■ **SUPPLIED INFORMATION**
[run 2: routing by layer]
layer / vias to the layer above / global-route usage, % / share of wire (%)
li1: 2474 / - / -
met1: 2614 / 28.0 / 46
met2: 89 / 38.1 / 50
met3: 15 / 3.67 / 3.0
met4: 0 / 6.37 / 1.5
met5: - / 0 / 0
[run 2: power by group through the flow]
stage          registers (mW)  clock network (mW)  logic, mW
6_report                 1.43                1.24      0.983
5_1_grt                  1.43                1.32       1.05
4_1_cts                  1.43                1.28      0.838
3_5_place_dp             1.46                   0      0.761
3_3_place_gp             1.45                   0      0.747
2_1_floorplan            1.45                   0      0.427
--- src/rtl/instr_fetch_if.sv ---
// Fetch-unit handshake bundle: instruction bus request/response, backend redirect,
// and the decoder-facing instruction stream.
interface instr_fetch_if;
   logic        ireq_valid;
   logic [63:0] ireq_addr;
   logic        ireq_ready;
   logic        iresp_valid;
   logic [31:0] iresp_data;
   logic        redirect_valid;
   logic [63:0] redirect_pc;
   logic        out_valid;
   logic        out_ready;
   logic [31:0] out_instr;
   logic [63:0] out_pc;
   logic        out_misalign;

   modport master (
      output ireq_valid, ireq_addr, out_valid, out_instr, out_pc, out_misalign,
      input  ireq_ready, iresp_valid, iresp_data, redirect_valid, redirect_pc, out_ready
   );

   modport slave (
      input  ireq_valid, ireq_addr, out_valid, out_instr, out_pc, out_misalign,
      output ireq_ready, iresp_valid, iresp_data, redirect_valid, redirect_pc, out_ready
   );
endinterface

--- src/rtl/instr_fetch.sv ---
// Instruction fetch: one outstanding bus request, a small circular instruction buffer,
// redirect flush with late-response drop, and a halt on misaligned fetch PCs.
module instr_fetch #(
   parameter logic [63:0] RESET_PC  = 64'h0000_0000_8000_0000,
   parameter int          BUF_DEPTH = 2
) (
   input  logic          clk,
   input  logic          reset,
   instr_fetch_if.master bus
);
   localparam int PW = $clog2(BUF_DEPTH);
   localparam int CW = $clog2(BUF_DEPTH + 1);

   typedef enum logic [2:0] {IDLE, REQ, WAIT, DROP, HALT} state_t;

   typedef struct packed {
      logic [31:0] instr;
      logic [63:0] pc;
      logic        misalign;
   } entry_t;

   state_t         state;
   logic [63:0]    fetch_pc, req_pc;
   entry_t         fifo_q [BUF_DEPTH];
   logic [PW-1:0]  rd_ptr, wr_ptr;
   logic [CW-1:0]  count;
   logic           has_room, push, pop;
   entry_t         push_entry, head;

   assign has_room = count < CW'(BUF_DEPTH);
   assign head     = fifo_q[rd_ptr];

   assign bus.ireq_valid   = (state == REQ);
   assign bus.ireq_addr    = (state == REQ) ? fetch_pc : '0;
   assign bus.out_valid    = (count != '0) && !bus.redirect_valid;
   assign bus.out_instr    = head.instr;
   assign bus.out_pc       = head.pc;
   assign bus.out_misalign = head.misalign;

   assign pop = bus.out_valid && bus.out_ready;

   // A misaligned PC produces a single NOP-marked entry instead of a bus request.
   always_comb begin
      push       = 1'b0;
      push_entry = '0;
      if (!bus.redirect_valid) begin
         if (state == IDLE && fetch_pc[1:0] != 2'b00 && has_room) begin
            push       = 1'b1;
            push_entry = '{instr: 32'h0000_0013, pc: fetch_pc, misalign: 1'b1};
         end else if (state == WAIT && bus.iresp_valid) begin
            push       = 1'b1;
            push_entry = '{instr: bus.iresp_data, pc: req_pc, misalign: 1'b0};
         end
      end
   end

   always_ff @(posedge clk or negedge reset) begin
      if (!reset) begin
         state    <= IDLE;
         fetch_pc <= RESET_PC;
         req_pc   <= '0;
         rd_ptr   <= '0;
         wr_ptr   <= '0;
         count    <= '0;
         for (int i = 0; i < BUF_DEPTH; i++) fifo_q[i] <= '0;
      end else if (bus.redirect_valid) begin
         rd_ptr   <= '0;
         wr_ptr   <= '0;
         count    <= '0;
         fetch_pc <= bus.redirect_pc;
         // An accepted-but-unanswered request must have its response swallowed.
         case (state)
            REQ:     state <= bus.ireq_ready  ? DROP : IDLE;
            WAIT:    state <= bus.iresp_valid ? IDLE : DROP;
            DROP:    state <= bus.iresp_valid ? IDLE : DROP;
            default: state <= IDLE;
         endcase
      end else begin
         if (push) begin
            fifo_q[wr_ptr] <= push_entry;
            wr_ptr         <= wr_ptr + PW'(1);
         end
         if (pop) rd_ptr <= rd_ptr + PW'(1);
         case ({push, pop})
            2'b10:   count <= count + CW'(1);
            2'b01:   count <= count - CW'(1);
            default: count <= count;
         endcase

         case (state)
            IDLE: if (has_room) state <= (fetch_pc[1:0] == 2'b00) ? REQ : HALT;
            REQ: if (bus.ireq_ready) begin
               req_pc   <= fetch_pc;
               fetch_pc <= fetch_pc + 64'd4;
               state    <= WAIT;
            end
            WAIT: if (bus.iresp_valid) state <= IDLE;
            DROP: if (bus.iresp_valid) state <= IDLE;
            default: state <= HALT;
         endcase
      end
   end
endmodule

--- src/flat_wrapper.sv ---
// flat-port wrapper written by rule: the top's interface ports become plain ports
module instr_fetch_flat 
#(
   parameter logic [63:0] RESET_PC  = 64'h0000_0000_8000_0000,
   parameter int          BUF_DEPTH = 2
)
  (clk, reset, bus_ireq_valid, bus_ireq_addr, bus_out_valid, bus_out_instr, bus_out_pc, bus_out_misalign, bus_ireq_ready, bus_iresp_valid, bus_iresp_data, bus_redirect_valid, bus_redirect_pc, bus_out_ready);
  instr_fetch_if bus_i ();
  input  logic clk;
  input  logic reset;
  output wire logic [$bits(bus_i.ireq_valid)-1:0] bus_ireq_valid;
  output wire logic [$bits(bus_i.ireq_addr)-1:0] bus_ireq_addr;
  output wire logic [$bits(bus_i.out_valid)-1:0] bus_out_valid;
  output wire logic [$bits(bus_i.out_instr)-1:0] bus_out_instr;
  output wire logic [$bits(bus_i.out_pc)-1:0] bus_out_pc;
  output wire logic [$bits(bus_i.out_misalign)-1:0] bus_out_misalign;
  input wire logic [$bits(bus_i.ireq_ready)-1:0] bus_ireq_ready;
  input wire logic [$bits(bus_i.iresp_valid)-1:0] bus_iresp_valid;
  input wire logic [$bits(bus_i.iresp_data)-1:0] bus_iresp_data;
  input wire logic [$bits(bus_i.redirect_valid)-1:0] bus_redirect_valid;
  input wire logic [$bits(bus_i.redirect_pc)-1:0] bus_redirect_pc;
  input wire logic [$bits(bus_i.out_ready)-1:0] bus_out_ready;
  assign bus_ireq_valid = bus_i.ireq_valid;
  assign bus_ireq_addr = bus_i.ireq_addr;
  assign bus_out_valid = bus_i.out_valid;
  assign bus_out_instr = bus_i.out_instr;
  assign bus_out_pc = bus_i.out_pc;
  assign bus_out_misalign = bus_i.out_misalign;
  assign bus_i.ireq_ready = bus_ireq_ready;
  assign bus_i.iresp_valid = bus_iresp_valid;
  assign bus_i.iresp_data = bus_iresp_data;
  assign bus_i.redirect_valid = bus_redirect_valid;
  assign bus_i.redirect_pc = bus_redirect_pc;
  assign bus_i.out_ready = bus_out_ready;
  instr_fetch #(.RESET_PC(RESET_PC), .BUF_DEPTH(BUF_DEPTH)) u_core (.clk(clk), .reset(reset), .bus(bus_i));
endmodule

■ **WHAT YOU ARE ASKED TO DO**
Your task is to transcribe, with no changes, only the lines of the listing above that lie between the line holding "wr_ptr + PW'(1);" and the line holding "output wire logic [$bits(bus_i.out_instr)-1:0]", inclusive.

■ **REPLY TO THE EXERCISE**
            wr_ptr         <= wr_ptr + PW'(1);
         end
         if (pop) rd_ptr <= rd_ptr + PW'(1);
         case ({push, pop})
            2'b10:   count <= count + CW'(1);
            2'b01:   count <= count - CW'(1);
            default: count <= count;
         endcase

         case (state)
            IDLE: if (has_room) state <= (fetch_pc[1:0] == 2'b00) ? REQ : HALT;
            REQ: if (bus.ireq_ready) begin
               req_pc   <= fetch_pc;
               fetch_pc <= fetch_pc + 64'd4;
               state    <= WAIT;
            end
            WAIT: if (bus.iresp_valid) state <= IDLE;
            DROP: if (bus.iresp_valid) state <= IDLE;
            default: state <= HALT;
         endcase
      end
   end
endmodule

--- src/flat_wrapper.sv ---
// flat-port wrapper written by rule: the top's interface ports become plain ports
module instr_fetch_flat 
#(
   parameter logic [63:0] RESET_PC  = 64'h0000_0000_8000_0000,
   parameter int          BUF_DEPTH = 2
)
  (clk, reset, bus_ireq_valid, bus_ireq_addr, bus_out_valid, bus_out_instr, bus_out_pc, bus_out_misalign, bus_ireq_ready, bus_iresp_valid, bus_iresp_data, bus_redirect_valid, bus_redirect_pc, bus_out_ready);
  instr_fetch_if bus_i ();
  input  logic clk;
  input  logic reset;
  output wire logic [$bits(bus_i.ireq_valid)-1:0] bus_ireq_valid;
  output wire logic [$bits(bus_i.ireq_addr)-1:0] bus_ireq_addr;
  output wire logic [$bits(bus_i.out_valid)-1:0] bus_out_valid;
  output wire logic [$bits(bus_i.out_instr)-1:0] bus_out_instr;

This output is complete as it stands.